それに「客観」と「主観」、「虚と実」など、茂吉・佐太郎の論を踏まえたつもりだ。ほかの会員と比べ「異趣味」かも知れないが。
伊藤左千夫はこういうのを好まないだろうが、島木赤彦は「概念歌」と呼んで肯定している。まあ「心理詠」と考えてもらえばいい。
斎藤茂吉は「異趣味」の作品や「概念歌」について次のように言う。
「天然顕象と我性命と相融合すといふ事は無論個人によって場合が違ふ。又同一人でも時と場合によって差がある。だから天然顕象に単純な意味意味を附して『かういふ感じしか無い』など極めてしまふのは不用意である。」(「金傀集私抄」)

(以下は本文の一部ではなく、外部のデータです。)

File: src/rtl/seg7_to_hex.sv
// Combinational lookup from an active-high 7-segment pattern to its hex digit.
module seg7_to_hex
  import seg7_pkg::*;
(
  input  logic [6:0] pattern,
  output logic [3:0] digit,
  output logic       legal,
  output logic       is_blank
);

  always_comb begin
    digit = 4'h0;
    legal = 1'b1;
    case (pattern)
      SEG_0:   digit = 4'h0;
      SEG_1:   digit = 4'h1;
      SEG_2:   digit = 4'h2;
      SEG_3:   digit = 4'h3;
      SEG_4:   digit = 4'h4;
      SEG_5:   digit = 4'h5;
      SEG_6:   digit = 4'h6;
      SEG_7:   digit = 4'h7;
      SEG_8:   digit = 4'h8;
      SEG_9:   digit = 4'h9;
      SEG_A:   digit = 4'hA;
      SEG_B:   digit = 4'hB;
      SEG_C:   digit = 4'hC;
      SEG_D:   digit = 4'hD;
      SEG_E:   digit = 4'hE;
      SEG_F:   digit = 4'hF;
      default: legal = 1'b0;
    endcase
    is_blank = (pattern == SEG_BLANK);
  end

endmodule

File: src/rtl/seg7_reader.sv
// Samples an active-low 7-segment bus, waits for a stable pattern and decodes it
// to a hex digit. Define SEG7_READER_SYNC_EN for a two-flop input synchronizer.
//
// state   | meaning
// TRACK   | sample changed recently, waiting for it to hold STABLE_CYCLES
// SETTLED | sample stable and already evaluated
module seg7_reader
  import seg7_pkg::*;
#(
  parameter int STABLE_CYCLES = 4,
  parameter int ERR_W         = 8
) (
  input  logic             clk,
  input  logic             reset,
  input  logic [6:0]       seg7,
  output logic [3:0]       hex,
  output logic             hex_valid,
  output logic             blank,
  output logic             hex_stb,
  output logic             err_stb,
  output logic [ERR_W-1:0] err_cnt
);

  localparam int              CNT_W     = $clog2(STABLE_CYCLES);
  localparam logic [CNT_W-1:0] CNT_MAX  = CNT_W'(STABLE_CYCLES - 1);
  localparam logic [6:0]      BUS_BLANK = 7'h7F;

  logic [6:0]       samp_q;
  logic [6:0]       prev_q;
  logic [6:0]       acc_q;
  logic [6:0]       samp_hi;
  logic [CNT_W-1:0] cnt_q;
  logic             changed;
  logic             accept;
  logic [3:0]       lut_digit;
  logic             lut_legal;
  logic             lut_blank;
  state_t           state_q, state_d;

`ifdef SEG7_READER_SYNC_EN
  logic [6:0] sync1_q;

  always_ff @(posedge clk or negedge reset) begin
    if (!reset) begin
      sync1_q <= BUS_BLANK;
      samp_q  <= BUS_BLANK;
    end else begin
      sync1_q <= seg7;
      samp_q  <= sync1_q;
    end
  end
`else
  always_ff @(posedge clk or negedge reset) begin
    if (!reset) samp_q <= BUS_BLANK;
    else        samp_q <= seg7;
  end
`endif

  assign changed = (samp_q != prev_q);
  assign samp_hi = ~samp_q;

  always_ff @(posedge clk or negedge reset) begin
    if (!reset) begin
      prev_q <= BUS_BLANK;
      cnt_q  <= '0;
    end else begin
      prev_q <= samp_q;
      if (changed)              cnt_q <= '0;
      else if (cnt_q != CNT_MAX) cnt_q <= cnt_q + CNT_W'(1);
    end
  end

  always_ff @(posedge clk or negedge reset) begin
    if (!reset) state_q <= SETTLED;
    else        state_q <= state_d;
  end

  always_comb begin
    state_d = state_q;
    accept  = 1'b0;
    case (state_q)
      TRACK: begin
        if (!changed && cnt_q == CNT_MAX) begin
          state_d = SETTLED;
          accept  = 1'b1;
        end
      end
      SETTLED: begin
        if (changed) state_d = TRACK;
      end
      default: state_d = SETTLED;
    endcase
  end

  seg7_to_hex u_lut (
    .pattern  (samp_hi),
    .digit    (lut_digit),
    .legal    (lut_legal),
    .is_blank (lut_blank)
  );

  // Re-settling on the already accepted pattern is deliberately silent.
  always_ff @(posedge clk or negedge reset) begin
    if (!reset) begin
      acc_q     <= BUS_BLANK;
      hex       <= 4'h0;
      hex_valid <= 1'b0;
      blank     <= 1'b1;
      hex_stb   <= 1'b0;
      err_stb   <= 1'b0;
      err_cnt   <= '0;
    end else begin
      hex_stb <= 1'b0;
      err_stb <= 1'b0;
      if (accept && samp_q != acc_q) begin
        acc_q <= samp_q;
        if (lut_legal) begin
          hex       <= lut_digit;
          hex_valid <= 1'b1;
          blank     <= 1'b0;
          hex_stb   <= 1'b1;
        end else if (lut_blank) begin
          hex_valid <= 1'b0;
          blank     <= 1'b1;
        end else begin
          hex_valid <= 1'b0;
          blank     <= 1'b0;
          err_stb   <= 1'b1;
          if (err_cnt != '1) err_cnt <= err_cnt + ERR_W'(1);
        end
      end
    end
  end

endmodule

「(子規の文章の引用)『文学の実験に依らざるべからざるは猶写生に依らざるべからざるが如し』・・・『空想と写実と合同して一種非空非実の大文学を製作せざるべからず。』・・・。これを見ても、客観一点張りでなかったことが分かる。」(「短歌に於ける写生の説」)
「写生を念とする歌人は、おのづから常に、真実、真といふことを心懸けてゐる。この真は、歌人の銘々の体験的なる直証(Evidenz)であるから、千差万別であり得るし、また千変万化であり得る。この流動的体験真を、『写生真』と称して、作歌態度の一つの大切な覚悟たらしめて居る。」(「短歌初学門」)
「『写生』の実行に心を潜め、『写生』を強調して説く自分の如きものといへども、この結論(=文学芸術を論ずるのに『空想』のことを除去しては論が成立しない)をば否定し得ぬのである。従って『詩は空想の芸術なり』といふ明確なる語をも否定せぬといふことになる。」(「短歌初学門」)
また岡井隆はこう言う。
「(文学としての短歌を作るにあたっての基礎事項の)一つは、歌の新しさとは何かを知ることである。・・・古代から現代までに、どのような短歌(近世までは和歌とよばれた)が作られたか、を知らないことには、自分の歌の新しさを知ることができない。」(岡井隆著「短歌の世界」)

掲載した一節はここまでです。